Monday, May 27, 2013

Boob Voyage! Ta-ta, Ta Tas!!


Boob Voyage!

“So long, farewell, Auf Wiedershen, adieu…”

I am not a fan of using to word “Epic” to describe how good something is so I’m not! J  But, last weekend my best friends threw me an out of this world Boob Voyage party to say deuces to my milkshakes (apparently I have slipped into my Ebonics), in other words, bye bye boobies!

Let me give you some background as to why this boob voyage party was so special to me.

My whole life I have never had a party.  Other than my best friend, Cindy, and my mom and dad coming over to have cake and open presents when I was little, I have never had a party for me.  My mom always wanted to throw me parties: birthday parties, sweet 16 party, 18th party, high school graduation party and for some reason the idea of a party sent me into high anxiety mode and I simply would decline. 

My mom worked hard her entire life to provide the best for me and it did not come easy because she did not have a college degree.  It was extremely important to my mom that I go to college and get a degree, “get a degree in anything, just have that piece of paper” she would say, because she did not want me to struggle the way she did.  So, I went to college and worked very hard to do my best and loved every minute of it. 

Unfortunately, mom was diagnosed with cancer and progressively got sicker the closer I got to my graduation.  So many times I begged my mom to let me take time off of college so I could spend as much time as possible helping to care for her.  So many times my mom told me, “NO, Cara May Coleman, you WILL finish!”  And you know your mama means business when she uses your 3 names.  As difficult as it was, I continued and promised mom that I would finish.  Mom would joke, that nothing would stop her from seeing her little “Pickles” graduate even if that meant being rolled in a wheelchair attached to an oxygen tank to see me walk across that stage.  With her excitement of my impending graduation she pleaded with me to throw me a college graduation party.  I caved, it’s my mom, I couldn’t say no to her now!  Weeks before my graduation she had made plans for my closest friends and family to celebrate this momentous occasion in style at one of my favorite restaurants.  My graduation and the party she finally gets to throw me was all she could talk about.  However, there is a saying, “If you want to hear God laugh, tell Him your plans.” 

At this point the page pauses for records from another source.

This design comes from an exercise in tuning for small area, a short achievable clock period and few clock cycles per item on the open sky130 flow, not from production work. In this exercise RTL edits were held to simulation tests only and were not proved equivalent to the original.

## flow/config.mk

```make
export PLATFORM = sky130hd
export DESIGN_NAME = seal_engine
export DESIGN_NICKNAME = seal_engine
export VERILOG_FILES = /design/flow/design.v
export SDC_FILE = /design/flow/constraint.sdc
export NUM_CORES = 4
export LEC_CHECK = 0
export ABC_AREA = 1
export CAP_MARGIN = 20
export CORE_MARGIN = 2
export CORE_UTILIZATION = 50
export SLEW_MARGIN = 20
```

## flow/constraint.sdc

```tcl
create_clock -name core_clock -period 11.0 [get_ports {clk}]
set_input_delay 2.2000 -clock core_clock [delete_from_list [all_inputs] [get_ports {clk}]]
set_output_delay 2.2000 -clock core_clock [all_outputs]
set_load 0.01 [all_outputs]
```

## flow/design.v

```verilog
module seal_sbox_top (
    input  wire [7:0] a,
    output wire [3:0] n
);
    wire U0 = a[7], U1 = a[6], U2 = a[5], U3 = a[4], U4 = a[3], U5 = a[2], U6 = a[1], U7 = a[0];
    wire T1, T2, T3, T4, T5, T6, T7, T8, T9, T10, T11, T12, T13, T14, T15, T16, T17, T18, T19, T20, T21, T22, T23, T24, T25, T26, T27, M1, M2, M3, M4, M5, M6, M7, M8, M9, M10, M11, M12, M13, M14, M15, M16, M17, M18, M19, M20, M21, M22, M23, M24, M25, M26, M27, M28, M29, M30, M31, M32, M33, M34, M35, M36, M37, M38, M39, M40;
    assign T1 = U0 ^ U3;
    assign T2 = U0 ^ U5;
    assign T3 = U0 ^ U6;
    assign T4 = U3 ^ U5;
    assign T5 = U4 ^ U6;
    assign T6 = T1 ^ T5;
    assign T7 = U1 ^ U2;
    assign T8 = U7 ^ T6;
    assign T9 = U7 ^ T7;
    assign T10 = T6 ^ T7;
    assign T11 = U1 ^ U5;
    assign T12 = U2 ^ U5;
    assign T13 = T3 ^ T4;
    assign T14 = T6 ^ T11;
    assign T15 = T5 ^ T11;
    assign T16 = T5 ^ T12;
    assign T17 = T9 ^ T16;
    assign T18 = U3 ^ U7;
    assign T19 = T7 ^ T18;
    assign T20 = T1 ^ T19;
    assign T21 = U6 ^ U7;
    assign T22 = T7 ^ T21;
    assign T23 = T2 ^ T22;
    assign T24 = T2 ^ T10;
    assign T25 = T20 ^ T17;
    assign T26 = T3 ^ T16;
    assign T27 = T1 ^ T12;
    assign M1 = T13 & T6;
    assign M2 = T23 & T8;
    assign M3 = T14 ^ M1;
    assign M4 = T19 & U7;
    assign M5 = M4 ^ M1;
    assign M6 = T3 & T16;
    assign M7 = T22 & T9;
    assign M8 = T26 ^ M6;
    assign M9 = T20 & T17;
    assign M10 = M9 ^ M6;
    assign M11 = T1 & T15;
    assign M12 = T4 & T27;
    assign M13 = M12 ^ M11;
    assign M14 = T2 & T10;
    assign M15 = M14 ^ M11;
    assign M16 = M3 ^ M2;
    assign M17 = M5 ^ T24;
    assign M18 = M8 ^ M7;
    assign M19 = M10 ^ M15;
    assign M20 = M16 ^ M13;
    assign M21 = M17 ^ M15;
    assign M22 = M18 ^ M13;
    assign M23 = M19 ^ T25;
    assign M24 = M22 ^ M23;
    assign M25 = M22 & M20;
    assign M26 = M21 ^ M25;
    assign M27 = M20 ^ M21;
    assign M28 = M23 ^ M25;
    assign M29 = M28 & M27;
    assign M30 = M26 & M24;
    assign M31 = M20 & M23;
    assign M32 = M27 & M31;
    assign M33 = M27 ^ M25;
    assign M34 = M21 & M22;
    assign M35 = M24 & M34;
    assign M36 = M24 ^ M25;
    assign M37 = M21 ^ M29;
    assign M38 = M32 ^ M33;
    assign M39 = M23 ^ M30;
    assign M40 = M35 ^ M36;
    assign n = {M37, M38, M39, M40};
endmodule
module seal_sbox_bot (
    input  wire [7:0] a,
    input  wire [3:0] n,
    output wire [7:0] y
);
    wire U0 = a[7], U1 = a[6], U2 = a[5], U3 = a[4], U4 = a[3], U5 = a[2], U6 = a[1], U7 = a[0];
    wire M37 = n[3], M38 = n[2], M39 = n[1], M40 = n[0];
    wire T1, T2, T3, T4, T5, T6, T7, T8, T9, T10, T11, T12, T13, T15, T16, T17, T18, T19, T20, T21, T22, T23, T27, M41, M42, M43, M44, M45, M46, M47, M48, M49, M50, M51, M52, M53, M54, M55, M56, M57, M58, M59, M60, M61, M62, M63, L0, L1, L2, L3, L4, L5, L6, L7, L8, L9, L10, L11, L12, L13, L14, L15, L16, L17, L18, L19, L20, L21, L22, L23, L24, L25, L26, L27, L28, L29, S0, S1, S2, S3, S4, S5, S6, S7;
    assign T1 = U0 ^ U3;
    assign T2 = U0 ^ U5;
    assign T3 = U0 ^ U6;
    assign T4 = U3 ^ U5;
    assign T5 = U4 ^ U6;
    assign T6 = T1 ^ T5;
    assign T7 = U1 ^ U2;
    assign T8 = U7 ^ T6;
    assign T9 = U7 ^ T7;
    assign T10 = T6 ^ T7;
    assign T11 = U1 ^ U5;
    assign T12 = U2 ^ U5;
    assign T13 = T3 ^ T4;
    assign T15 = T5 ^ T11;
    assign T16 = T5 ^ T12;
    assign T17 = T9 ^ T16;
    assign T18 = U3 ^ U7;
    assign T19 = T7 ^ T18;
    assign T20 = T1 ^ T19;
    assign T21 = U6 ^ U7;
    assign T22 = T7 ^ T21;
    assign T23 = T2 ^ T22;
    assign T27 = T1 ^ T12;
    assign M41 = M38 ^ M40;
    assign M42 = M37 ^ M39;
    assign M43 = M37 ^ M38;
    assign M44 = M39 ^ M40;
    assign M45 = M42 ^ M41;
    assign M46 = M44 & T6;
    assign M47 = M40 & T8;
    assign M48 = M39 & U7;
    assign M49 = M43 & T16;
    assign M50 = M38 & T9;
    assign M51 = M37 & T17;
    assign M52 = M42 & T15;
    assign M53 = M45 & T27;
    assign M54 = M41 & T10;
    assign M55 = M44 & T13;
    assign M56 = M40 & T23;
    assign M57 = M39 & T19;
    assign M58 = M43 & T3;
    assign M59 = M38 & T22;
    assign M60 = M37 & T20;
    assign M61 = M42 & T1;
    assign M62 = M45 & T4;
    assign M63 = M41 & T2;
    assign L0 = M61 ^ M62;
    assign L1 = M50 ^ M56;
    assign L2 = M46 ^ M48;
    assign L3 = M47 ^ M55;
    assign L4 = M54 ^ M58;
    assign L5 = M49 ^ M61;
    assign L6 = M62 ^ L5;
    assign L7 = M46 ^ L3;
    assign L8 = M51 ^ M59;
    assign L9 = M52 ^ M53;
    assign L10 = M53 ^ L4;
    assign L11 = M60 ^ L2;
    assign L12 = M48 ^ M51;
    assign L13 = M50 ^ L0;
    assign L14 = M52 ^ M61;
    assign L15 = M55 ^ L1;
    assign L16 = M56 ^ L0;
    assign L17 = M57 ^ L1;
    assign L18 = M58 ^ L8;
    assign L19 = M63 ^ L4;
    assign L20 = L0 ^ L1;
    assign L21 = L1 ^ L7;
    assign L22 = L3 ^ L12;
    assign L23 = L18 ^ L2;
    assign L24 = L15 ^ L9;
    assign L25 = L6 ^ L10;
    assign L26 = L7 ^ L9;
    assign L27 = L8 ^ L10;
    assign L28 = L11 ^ L14;
    assign L29 = L11 ^ L17;
    assign S0 = L6 ^ L24;
    assign S1 = ~(L16 ^ L26);
    assign S2 = ~(L19 ^ L28);
    assign S3 = L6 ^ L21;
    assign S4 = L20 ^ L22;
    assign S5 = L25 ^ L29;
    assign S6 = ~(L13 ^ L27);
    assign S7 = ~(L6 ^ L23);
    assign y = {S0, S1, S2, S3, S4, S5, S6, S7};
endmodule
module seal_engine (
    input  wire         clk,
    input  wire         rst,
    input  wire         in_valid,
    output wire         in_ready,
    input  wire [127:0] in_key,
    input  wire [16:0]  in_line,
    input  wire [255:0] in_data,
    output reg          out_valid,
    output wire [255:0] out_data
);
    reg         run;         
    reg [5:0]   cnt;         
    reg         fin1;        
    reg [127:0] state;       
    reg [127:0] mu;          
    reg [63:0]  mi;          
    reg [127:0] t0, t1;      
    reg [127:0] rk;          
    reg [15:0]  km;          
    reg [31:0]  ku;          
    reg [31:0]  kw3;         
    reg  load1;                  
    reg  mid0;                   
    reg  mid1;                   
    reg  fin0;                   
    reg  last;                   
    reg  kfirst;                 
    reg  kstep;                  
    reg  start;                  
    reg  ksel;                   
    assign in_ready = mid1;
    assign out_data = {t0, t1};
    wire [31:0] k1w3   = ksel ? kw3 : rk[31:0];
    wire [127:0] kin   = kfirst ? in_key : rk;
    wire [31:0] k1rot = {k1w3[23:0], k1w3[31:24]};
    wire [15:0] km_next;
    wire [31:0] sub_rot;
    genvar gi;
    generate
        for (gi = 0; gi < 4; gi = gi + 1) begin : g_ksbox
            seal_sbox_top u_top (.a(k1rot[8*gi +: 8]), .n(km_next[4*gi +: 4]));
            seal_sbox_bot u_bot (.a(ku[8*gi +: 8]), .n(km[4*gi +: 4]), .y(sub_rot[8*gi +: 8]));
        end
    endgenerate
    reg [7:0] rcon;
    always @(*) begin
        case (cnt)
            6'd0,  6'd20: rcon = 8'h01;
            6'd2,  6'd22: rcon = 8'h02;
            6'd4,  6'd24: rcon = 8'h04;
            6'd6,  6'd26: rcon = 8'h08;
            6'd8,  6'd28: rcon = 8'h10;
            6'd10, 6'd30: rcon = 8'h20;
            6'd12, 6'd32: rcon = 8'h40;
            6'd14, 6'd34: rcon = 8'h80;
            6'd16, 6'd36: rcon = 8'h1b;
            default:      rcon = 8'h36;
        endcase
    end
    wire [31:0] w0 = kin[127:96];
    wire [31:0] w1 = kin[95:64];
    wire [31:0] w2 = kin[63:32];
    wire [31:0] w3 = kin[31:0];
    wire [31:0] f  = sub_rot ^ {rcon, 24'h0};
    wire [127:0] rkn = {w0 ^ f, (w0 ^ w1) ^ f, (w0 ^ w1 ^ w2) ^ f, (w0 ^ w1 ^ w2 ^ w3) ^ f};
    wire [63:0] mi_next;
    generate
        for (gi = 0; gi < 16; gi = gi + 1) begin : g_top
            seal_sbox_top u_top (.a(state[8*gi +: 8]), .n(mi_next[4*gi +: 4]));
        end
    endgenerate
    wire [127:0] sb;
    generate
        for (gi = 0; gi < 16; gi = gi + 1) begin : g_bot
            seal_sbox_bot u_bot (.a(mu[8*gi +: 8]), .n(mi[4*gi +: 4]), .y(sb[8*gi +: 8]));
        end
    endgenerate
    wire [127:0] sr;
    generate
        for (gi = 0; gi < 16; gi = gi + 1) begin : g_shift
            localparam integer R = gi % 4;
            localparam integer C = gi / 4;
            localparam integer SRC = R + 4 * ((C + R) % 4);
            assign sr[127-8*gi -: 8] = sb[127-8*SRC -: 8];
        end
    endgenerate
    function [7:0] xtime;
        input [7:0] a;
        xtime = {a[6:0], 1'b0} ^ (a[7] ? 8'h1b : 8'h00);
    endfunction
    wire [127:0] mc;
    generate
        for (gi = 0; gi < 4; gi = gi + 1) begin : g_mix
            wire [7:0] a0 = sr[127-32*gi -: 8];
            wire [7:0] a1 = sr[119-32*gi -: 8];
            wire [7:0] a2 = sr[111-32*gi -: 8];
            wire [7:0] a3 = sr[103-32*gi -: 8];
            assign mc[127-32*gi -: 8] = xtime(a0 ^ a1) ^ a1 ^ a2 ^ a3;
            assign mc[119-32*gi -: 8] = xtime(a1 ^ a2) ^ a0 ^ a2 ^ a3;
            assign mc[111-32*gi -: 8] = xtime(a2 ^ a3) ^ a0 ^ a1 ^ a3;
            assign mc[103-32*gi -: 8] = xtime(a3 ^ a0) ^ a0 ^ a1 ^ a2;
        end
    endgenerate
    wire [127:0] pk;
    wire [127:0] kx  = rk ^ (fin0 ? t0 : fin1 ? t1 : 128'b0);
    wire [127:0] out = (last ? sr : mc) ^ kx;
    wire [127:0] xk = {110'b0, load1, in_line} ^ in_key;
    assign pk = (mid0 ? in_data[255:128] : in_data[127:0]) ^ in_key;
    always @(posedge clk) begin
        kw3 <= in_key[31:0];
        km  <= km_next;
        ku  <= k1rot;
        mu  <= state;
        mi  <= mi_next;
        if (start || load1)
            state <= xk;
        else
            state <= out ^ (mid0 || mid1 ? pk : 128'b0);
        if (kstep)
            rk <= rkn;
        if (mid0 || fin0)
            t0 <= out;
        if (mid1 || fin1)
            t1 <= out;
    end
    reg       run_n;
    reg [5:0] cnt_n;
    always @(*) begin
        run_n = run;
        cnt_n = cnt;
        if (rst) begin
            run_n = 1'b0;
            cnt_n = 6'd0;
        end else if (start) begin
            run_n = 1'b1;
            cnt_n = 6'd0;
        end else if (fin0) begin
            run_n = 1'b0;
            cnt_n = 6'd0;
        end else if (run) begin
            cnt_n = cnt + 6'd1;
        end
    end
    always @(posedge clk) begin
        run    <= run_n;
        cnt    <= cnt_n;
        load1  <= run_n && (cnt_n == 6'd0);
        mid0   <= run_n && (cnt_n == 6'd19);
        mid1   <= run_n && (cnt_n == 6'd20);
        fin0   <= run_n && (cnt_n == 6'd39);
        last   <= run_n && ((cnt_n == 6'd19) || (cnt_n == 6'd20) || (cnt_n == 6'd39))
                  || (fin0 && !rst);
        kfirst <= run_n && ((cnt_n == 6'd0) || (cnt_n == 6'd20));
        kstep  <= run_n && !cnt_n[0] && (cnt_n <= 6'd38);
        start  <= !rst && in_valid && !in_ready && (!run_n || (cnt_n == 6'd39));
        ksel   <= !rst && in_valid && !in_ready && (!run_n || (cnt_n == 6'd39))
                  || run_n && (cnt_n == 6'd19);
        if (rst) begin
            fin1      <= 1'b0;
            out_valid <= 1'b0;
        end else begin
            fin1      <= fin0;
            out_valid <= fin1;
        end
    end
endmodule
```

## flow/flow/run.sh

```bash
#!/bin/bash
# Own layout flow: the standard synthesis, then the combinational logic of
# its netlist is mapped again to the standard cells with flow/remap.abc (the
# registers stay the standard synthesis's cells, with their names), then the standard flow's
# standard layout from floorplan to finish on that netlist.
set -euo pipefail
W=$(pwd)
R=$W/orfs/results/$FLOW_PLATFORM/seal_engine/base
LIB=$FLOW_HOME/platforms/$FLOW_PLATFORM/lib/sky130_fd_sc_hd__tt_025C_1v80.lib
YOSYS=$(command -v yosys || echo /OpenROAD-flow-scripts/tools/install/yosys/bin/yosys)

bash standard.sh synth > std_synth.log 2>&1

cp $R/1_2_yosys.v $W/std_1_2_yosys.v
# registers and tie cells stay as they are: blackbox stubs for their types
SEQ=$(grep -oE 'sky130_fd_sc_hd__[a-z0-9_]+' $W/std_1_2_yosys.v | sort -u \
      | grep -E '__(df|edf|sdf|sedf|dl|conb)' | sed 's/^/=/' | tr '\n' ' ')
cat > $W/remap.ys <<EOT
read_liberty -lib $LIB
select $SEQ
write_verilog -blackboxes -selected $W/remap_stubs.v
design -reset
read_liberty -wb -ignore_miss_func $LIB
read_verilog -lib -overwrite $W/remap_stubs.v
read_verilog $W/std_1_2_yosys.v
hierarchy -check -top $FLOW_TOP
flatten -wb
opt_clean -purge
tee -o $W/remap_before.txt stat
abc -script $W/flow/remap.abc -liberty $LIB -dont_use *lpflow* -dont_use *probe* -constr $W/remap.constr -D 11000
opt_clean -purge
hilomap -singleton -hicell sky130_fd_sc_hd__conb_1 HI -locell sky130_fd_sc_hd__conb_1 LO
splitnets
opt_clean -purge
rename -hide w:* i:* %d o:* %d
tee -o $W/remap_stat.txt stat -liberty $LIB
write_verilog -noattr -noexpr -nohex -nodec $R/1_2_yosys.v
EOT
printf 'set_driving_cell sky130_fd_sc_hd__buf_1\nset_load 5\n' > $W/remap.constr
$YOSYS -l $W/remap_yosys.log -q -s $W/remap.ys > /dev/null 2>&1
$YOSYS -l $W/remap_check.log -q -p "read_liberty -lib $LIB; read_verilog $R/1_2_yosys.v; hierarchy -check -top $FLOW_TOP; check -assert" > /dev/null 2>&1
rm -f $R/1_synth.odb $R/1_synth.sdc

bash standard.sh SETUP_SLACK_MARGIN=7.0 "BUFFER_PORTS_ARGS=-buffer_cell sky130_fd_sc_hd__buf_1" \
    finish > std_finish.log 2>&1
```

## flow/flow/remap.abc

```
&get -n
&st
&dch -f
&nf
&put
```

## flow/standard.sh

```bash
#!/bin/bash
# synth_recipe.tcl (not shown) runs the flow's synth.tcl, then flattens the netlist and writes it again
# the make line also repeats each setting of config.mk as NAME=value (left out here)
make -C /OpenROAD-flow-scripts/flow DESIGN_CONFIG=/design/flow/config.mk WORK_HOME=/design/flow/orfs CLKGATE_MAP_FILE= SYNTH_SCRIPT=/design/flow/synth_recipe.tcl "${@:-finish}"
```

==> summary.txt <==
Floorplanning
  • Core area: 117,900 um2
  • I/O Pins: 662
  • Die footprint: 121,500 um2
  • Chip Height: 348.5 um
  • Horiz. Die Dim: 348.5 um
  • Starting Density: 50.32%
  • Row count: 126

Worst setup path
  • Worst path top cell family by delay: XOR/XNOR gates
  • Crit end category: flop
  • Delay of the slowest critical-path stage: 460 ps
  • Worst setup SP type: flop
  • Critical path type: reg -> reg
  • Most frequent CP cell: xnor2_2
  • Worst-path cell chain: xor2_2 > buf_4 > xor2_1 > nor2_2 > xnor2_2 > xnor2_2 > xnor3_2 > xnor2_4 > xnor3_1 > xnor2_2 > a21oi_4 > xor2_2 > xnor2_1 > a21oi_1
  • Critical path data arrival time: 4570 ps
  • Max FO, Critical Path: 5
  • CP required: 11,520 ps
  • Sum of buffers and inverters on the critical path: 1
  • Slowest CP cell: dfxtp_1

STA
  • Tcrit/Tclk final: 36.86%
  • Measured slew at the worst slew-check pin: 1253 ps
  • Final setup violation count: 0
  • Post-route setup TNS: 0 ps
  • Slew Limit Fails: 0
  • Slew margin rel.: 16.48%
  • Worst hold slack: 375.7 ps
  • RSZ-0062 raised after global routing: true
  • Final Hold Viols: 0
  • Fmax: 246.7 MHz
  • Final Critical Period: 4054 ps
  • Layout Skew: 39.18 ps

Synth
  • Ys Warns: 1
  • Syn Nets: 6,161
  • Mapped Area: 59,340 um2
  • Synth Instances: 5,757
  • Syn Area/Cell: 10.31 um2

Routing
  • Initial DRT Pass Iterations: 6
  • DRC viols: 0
  • Total wire length: 197,200 um
  • ANT nets after route: 0
  • DR WL/cell: 23.58 um
  • Initial DRC Count: 3,586
  • Routed vias: 45.16k
  • Vias/cell: 5.400

Clock tree
  • TritonCTS clock tree: done
  • Num CTS Buffers: 93
  • Clk root buf: clkbuf_16
  • CTS Sinks: 810
  • H-tree levels: 3
  • Worst-Skew Late Latency: 710 ps
  • Hold Buf Count CTS: 0
  • Reg clk slew, reported paths: 60 ps
  • Max clock buf depth: 3

Global route
  • Total Routing Usage GR: 31.29%
  • Vias in the first global route: 43.72k
  • First-pass GRT wire length: 283,200 um
  • Gr ovfl total: 0
  • Largest net degree at the start of global routing: 146
  • Antenna violations before repair: 9

Layout
  • Nets: 7,149
  • Layout cell share with drive strength beyond 1: 15.90%
  • Commonest non-fill, non-tap cells in the layout: 1,420 x xnor2_1, 661 x buf_1, 603 x xor2_1
  • Area growth from synthesis to layout: 25.42%
  • Fin util: 63.12%
  • Most common cell after layout, fill and taps aside: xnor2_1
  • Design area: 74,430 um2

Placed design
  • Port-buffer cells: 661
  • Area after DPL: 64,210 um2
  • Placed wire-length estimate: 152,100 um
  • Routability congestion estimate: 0.9556

Flow run
  • Number of max-cap violations: 0

Outcome
  • Status: complete, no violations

Worst hold path
  • Hold/Removal Path Class: reg -> reg
[cell type report]
type / count / area [um2]
Antenna cell: 3 / 7.507
Clock buffer: 128 / 2665
Clock inverter: 47 / 494.2
Fill cell: 9835 / 43490
Inverter: 74 / 280.3
Multi-Input combinational cell: 4873 / 44500
Sequential cell: 810 / 20150
Tap cell: 1536 / 1922
Timing Repair Buffer: 893 / 4412
[worst reg2reg max path, delay by kind of cell, from the launching register on]
kind,cells,cell delay (ps)
AO/OA/AOI/OAI,2,370
XOR/XNOR,10,2780
buffers and inverters,1,170
flip-flops,1,460
AND/OR/NAND/NOR,1,90
[per-layer routing]
layer	global-route usage [%]	vias up	wire length, um
li1	-	21450	-
met1	42.85	21930	84890
met2	51.06	1488	92940
met3	4.279	282	12620
met4	10.44	4	6724
met5	0	-	28
[final timing paths]
path	endpoint	depth (start not counted)	from	slack, ps
setup / recovery	state[67]$_DFF_P_	14	mu[103]$_DFF_P_	6950
setup reg to reg	state[67]$_DFF_P_	14	mu[103]$_DFF_P_	6950
hold / removal	mu[107]$_DFF_P_	0	state[107]$_DFF_P_	380
hold reg to reg	mu[107]$_DFF_P_	0	state[107]$_DFF_P_	380
[sequential cells by signal (all words and copies together), names as in the netlist]
name	flops
t1	128
ksel	1
kw3	32
rcon	8
rk	128
cnt	6
ku	32
state	128
t0	128
mu	128
run	1
kfirst	1
start	1
fin1	1
out_valid	1
fin0	1
last	1
mid1	1
kstep	1
mi	64
km	16
mid0	1
load1	1
[what timing repair did]
item | CTS | global route
pin swaps | 71 | 141
gates resized for setup | 500 | 387
buffers inserted | 53 | 130
setup endpoints to repair | 398 | 242
[per-stage QoR]
| step | std cells | setup WS [ps] |
|---|---|---|
| 3_3_place_gp | 8001 | 5823 |
| 5_1_grt | 8361 | 6839 |
| 3_5_place_dp | 8001 | 5872 |
| 6_report | 8364 | 6946 |
| 4_1_cts | 8229 | 6924 |
| 2_1_floorplan | 5757 | 7002 |
Testbench counts, summed over its fixed seeds: cycles 15,384, lines 384.

static timing again, ports no longer ideal:
How much do the figures lean on ideal ports? The routed layout below was timed once more, with nothing changed but the port constraints. Step 1, drivers: a clkbuf_16 drives clk and a buf_2 each remaining input, both assumed. Step 2 adds t to the input delays and takes it off the output delays; t is the mean of the earliest and latest rising clock arrival at the registers after step 1. Input paths then give back, and output paths get back, about the clock's delay inside the block. Three values: no drivers, after step 1, after step 2; two values: the first two.
t (ns): 0.772
setup WS [ns]: 6.946 / 6.946 / 6.521
worst setup path at the end: input to register
latest minus earliest clock arrival (ns): 0.040 / 0.039
worst data-port slew with drivers (ns): 0.11
After both steps this run still meets setup and hold. For this run, drivers alone change the setup slack by 0.000 ns; drivers and shift together by -0.425 ns.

The day I finished my student teaching and the last day of my college career I got a phone call from mom barely able to say two words between many shallow breaths saying how sorry she was because she was afraid, she “may not make it to my graduation.”  I quickly jumped in my car and rode down to Jacksonville to see the state mom was in.  Hospice had already been there and started mom on meds that made her so medicated she was in and out of lucidness.   I will never forget those last 48 hours.  I stayed by her side most of the night and one of the last conversations she had with me was how disappointed she was to not make it to my graduation and how I should still plan to have my party.  Always a mom, wanting the best for me J  The beauty of her death was myself and family were there to say our goodbyes.  She was medicated to the point of no communication but I know she knew I was there and then it happened…

As my family was saying their goodbyes, I was able to tell mom that I graduated.  She got to see me graduate!  It may have been in the unconventional way, but let’s face it, as mom would tell me, “I always march to the beat of my own drum.”   Though I did not “walk”, I worked my butt off to accomplish the most important goal in mom’s life for me, to get that piece of paper.

So, obviously the party changed from graduation to a celebration of life for the most beautiful and most inspirational mother and friend that has touched my soul.

Here I am now, ready to celebrate in a way that both honored mom’s desire and ironically is celebrating my life too!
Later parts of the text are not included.